**EXERCISE MATERIAL**
**src/rtl/trunc_booth_pkg.sv**
```systemverilog
package trunc_booth_pkg;

    // One radix-4 recoded digit: nz = digit non-zero, dbl = magnitude 2, neg = negative
    typedef struct packed {
        logic neg;
        logic dbl;
        logic nz;
    } bdig_t;

    // Compensation constant in result LSBs for a coefficient of cw bits.
    // Dropped columns are 0 .. cw-2. Column c holds floor(c/2)+1 row bits,
    // plus one negation carry when c is even. Each bit is taken as 1 with
    // probability 3/8. Half an LSB is added for rounding, then the total is
    // rounded to the nearest whole LSB (weight 2^(cw-1)).
    function automatic int fw_bias(input int cw);
        int d;
        longint acc8;
        longint lsb;
        d    = cw - 1;
        lsb  = longint'(1) << d;
        acc8 = 4 * lsb;
        for (int c = 0; c < d; c++) begin
            acc8 += 3 * longint'((c / 2) + 1 + ((c % 2 == 0) ? 1 : 0)) * (longint'(1) << c);
        end
        return int'((acc8 + 4 * lsb) / (8 * lsb));
    endfunction

endpackage

```
**src/rtl/booth_recoder.sv**
```systemverilog
module booth_recoder
    import trunc_booth_pkg::*;
#(
    parameter int CW = 10
) (
    input  logic [CW-1:0] coef,
    output bdig_t         digs [CW/2]
);
    localparam int ND = CW / 2;

    logic [CW:0] cx;
    assign cx = {coef, 1'b0};

    for (genvar i = 0; i < ND; i++) begin : g_dig
        logic [2:0] grp;
        assign grp = cx[2*i+2 : 2*i];
        always_comb begin
            unique case (grp)
                3'b001, 3'b010: digs[i] = '{neg: 1'b0, dbl: 1'b0, nz: 1'b1};
                3'b011:         digs[i] = '{neg: 1'b0, dbl: 1'b1, nz: 1'b1};
                3'b100:         digs[i] = '{neg: 1'b1, dbl: 1'b1, nz: 1'b1};
                3'b101, 3'b110: digs[i] = '{neg: 1'b1, dbl: 1'b0, nz: 1'b1};
                default:        digs[i] = '{neg: 1'b0, dbl: 1'b0, nz: 1'b0};
            endcase
        end
    end
endmodule

```
**src/rtl/booth_pp_row.sv**
```systemverilog
module booth_pp_row
    import trunc_booth_pkg::*;
#(
    parameter int W     = 12,
    parameter int P     = 23,
    parameter int SHIFT = 0,
    parameter int D     = 9
) (
    input  logic [W-1:0] data,
    input  bdig_t        dig,
    output logic [P-1:0] row
);
    localparam logic [P-1:0] KEEP = {P{1'b1}} << D;

    logic [W:0]   mag;
    logic [W:0]   sel;
    logic [P-1:0] ext;
    logic [P-1:0] kept;

    always_comb begin
        mag  = dig.dbl ? {data, 1'b0} : {data[W-1], data};
        sel  = !dig.nz ? '0 : (dig.neg ? ~mag : mag);
        ext  = {{(P-W-1){sel[W]}}, sel};
        kept = (ext << SHIFT) & KEEP;
    end

    if (SHIFT >= D) begin : g_carry_kept
        assign row = kept + ({{(P-1){1'b0}}, dig.neg & dig.nz} << SHIFT);
    end else begin : g_carry_dropped
        assign row = kept;
    end
endmodule

```
**src/rtl/trunc_accum.sv**
```systemverilog
module trunc_accum #(
    parameter int W  = 12,
    parameter int P  = 23,
    parameter int ND = 5,
    parameter int D  = 9,
    parameter int K  = 2
) (
    input  logic [P-1:0] rows [ND],
    output logic [W-1:0] result
);
    localparam int MAXV = (1 << (W-1)) - 1;
    localparam logic signed [P-1:0] HI   = P'(MAXV);
    localparam logic signed [P-1:0] LO   = P'(-MAXV - 1);
    localparam logic [P-1:0]        BIAS = P'(K) << D;

    logic        [P-1:0] sum;
    logic signed [P-1:0] sh;

    always_comb begin
        sum = BIAS;
        for (int i = 0; i < ND; i++) begin
            sum = sum + rows[i];
        end
        sh = $signed(sum) >>> D;
        if (sh > HI)      result = HI[W-1:0];
        else if (sh < LO) result = LO[W-1:0];
        else              result = sh[W-1:0];
    end
endmodule

```
**src/rtl/trunc_booth_mul.sv**
```systemverilog
module trunc_booth_mul
    import trunc_booth_pkg::*;
#(
    parameter int W  = 12,
    parameter int CW = 10
) (
    input  logic          clk,
    input  logic          rst_n,
    input  logic          in_valid,
    input  logic [W-1:0]  data_in,
    input  logic [CW-1:0] coef_in,
    output logic          out_valid,
    output logic [W-1:0]  product_out
);
    localparam int ND = CW / 2;
    localparam int D  = CW - 1;
    localparam int P  = W + CW + 1;
    localparam int K  = fw_bias(CW);
    localparam logic [W-1:0]  DMIN = {1'b1, {(W-1){1'b0}}};
    localparam logic [CW-1:0] CMIN = {1'b1, {(CW-1){1'b0}}};
    localparam logic [W-1:0]  DMAX = {1'b0, {(W-1){1'b1}}};

    typedef struct packed {
        logic         vld;
        logic [W-1:0] prod;
    } state_t;

    state_t state_d, state_q;

    bdig_t          digs [ND];
    logic [P-1:0]   rows [ND];
    logic [W-1:0]   comb_prod;

    booth_recoder #(.CW(CW)) u_rec (
        .coef (coef_in),
        .digs (digs)
    );

    for (genvar i = 0; i < ND; i++) begin : g_row
        booth_pp_row #(.W(W), .P(P), .SHIFT(2*i), .D(D)) u_row (
            .data (data_in),
            .dig  (digs[i]),
            .row  (rows[i])
        );
    end

    trunc_accum #(.W(W), .P(P), .ND(ND), .D(D), .K(K)) u_acc (
        .rows   (rows),
        .result (comb_prod)
    );

    always_comb begin
        state_d     = state_q;
        state_d.vld = in_valid;
        if (in_valid) begin
            state_d.prod = comb_prod;
        end
    end

    always_ff @(posedge clk or negedge rst_n) begin
        if (!rst_n) state_q <= '0;
        else        state_q <= state_d;
    end

    assign out_valid   = state_q.vld;
    assign product_out = state_q.prod;

    assert_valid_latency_R2: assert property (@(posedge clk) disable iff (!rst_n)
        out_valid == ($past(in_valid) && $past(rst_n)));

    assert_hold_idle_R3: assert property (@(posedge clk) disable iff (!rst_n)
        (!$past(in_valid) && $past(rst_n)) |-> $stable(product_out));

    assert_zero_coef_R6: assert property (@(posedge clk) disable iff (!rst_n)
        $past(in_valid && rst_n && coef_in == '0) |-> product_out == W'(K));

    assert_no_overflow_R8: assert property (@(posedge clk) disable iff (!rst_n)
        $past(in_valid && rst_n && data_in == DMIN && coef_in == CMIN) |-> product_out == DMAX);

endmodule

```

**WORK TO BE COMPLETED**
I would like you to report every line in the listing above that contains "past".

**EXERCISE ANSWER**
        out_valid == ($past(in_valid) && $past(rst_n)));
        (!$past(in_valid) && $past(rst_n)) |-> $stable(product_out));
        $past(in_valid && rst_n && coef_in == '0) |-> product_out == W'(K));
        $past(in_valid && rst_n && data_in == DMIN && coef_in == CMIN) |-> product_out == DMAX);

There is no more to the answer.